I'm seeing a 5% performance regression in gcc-14 compared to gcc-13, using gcc on Ubuntu 24.04:

Versions:
gcc version 13.2.0 (Ubuntu 13.2.0-23ubuntu4) 
gcc version 14.0.1 20240412 (experimental) [master r14-9935-g67e1433a94f] (Ubuntu 14-20240412-0ubuntu1) 

cking@skylake:~$ CFLAGS="" gcc-13 -O2 reproducer-div128.c 
cking@skylake:~$ ./a.out 
1650.83 div128 ops per sec

cking@skylake:~$ CFLAGS="" gcc-14 -O2 reproducer-div128.c 
cking@skylake:~$ ./a.out 
1567.48 div128 ops per sec

The original issue appeared when regression testing stress-ng cpu div128 stressor [1]. I've managed to extract the attached reproducer from the original code (see attached).

Salient point to focus on:

1. The issue is also dependant on the TARGET_CLONES macro being defined as __attribute__((target_clones("avx,default")))  - the avx target clones seems to be an issue in reproducing this problem.

Attached are the reproducer C source and disassembled object code. 

References: [1] https://github.com/ColinIanKing/stress-ng/blob/master/stress-cpu.c
Comment 1 Colin Ian King 2024-05-10 07:16:44 UTC
Created attachment 58159 [details]
gcc-13 disassembly

gcc-13 disassembly
Comment 2 Colin Ian King 2024-05-10 07:17:18 UTC
Created attachment 58160 [details]
gcc-14 disassembly

gcc-14 disassembly
Comment 3 Colin Ian King 2024-05-10 07:45:45 UTC
Created attachment 58161 [details]
perf output for gcc-13 compiled code
Comment 4 Colin Ian King 2024-05-10 07:46:22 UTC
Created attachment 58162 [details]
perf output for gcc-14 compiled code
Comment 5 Haochen Jiang 2024-05-20 08:38:40 UTC
From my test, trunk only has <1% regression if I calculated right.

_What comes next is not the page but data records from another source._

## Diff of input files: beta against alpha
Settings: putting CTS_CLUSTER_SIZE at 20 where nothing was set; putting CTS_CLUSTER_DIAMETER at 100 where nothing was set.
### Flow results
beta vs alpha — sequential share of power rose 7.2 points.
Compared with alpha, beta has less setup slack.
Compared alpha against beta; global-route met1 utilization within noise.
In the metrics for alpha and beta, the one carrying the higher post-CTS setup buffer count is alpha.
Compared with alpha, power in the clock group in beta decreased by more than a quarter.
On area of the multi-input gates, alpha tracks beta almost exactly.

[haochenj@shgcc101 ~]$ ./13.exe
1240.97 div128 ops per sec
[haochenj@shgcc101 ~]$ ./13.exe
1235.78 div128 ops per sec
[haochenj@shgcc101 ~]$ ./13.exe
1236.95 div128 ops per sec

[haochenj@shgcc101 ~]$ ./trunk.exe
1228.43 div128 ops per sec
[haochenj@shgcc101 ~]$ ./trunk.exe
1227.11 div128 ops per sec
[haochenj@shgcc101 ~]$ ./trunk.exe
1225.42 div128 ops per sec
Comment 6 Haochen Jiang 2024-06-05 06:25:20 UTC
I have got a machine to reproduce the regression.

Seem like a DSB miss from my data, but don't know why. Need more investigation.
Comment 7 Jakub Jelinek 2024-08-01 09:40:43 UTC
GCC 14.2 is being released, retargeting bugs to GCC 14.3.
Comment 8 Jakub Jelinek 2025-03-06 13:12:30 UTC
Haven't benchmarked anything, but just looking at assembly differences, the largest
changes start with r14-2386-gbdf2737cda53a83332db1a1a021653447b05a7e7
Comment 9 Roger Sayle 2025-03-07 17:05:19 UTC
Created attachment 60680 [details]
Standalone reduction of libgcc's __udivti3.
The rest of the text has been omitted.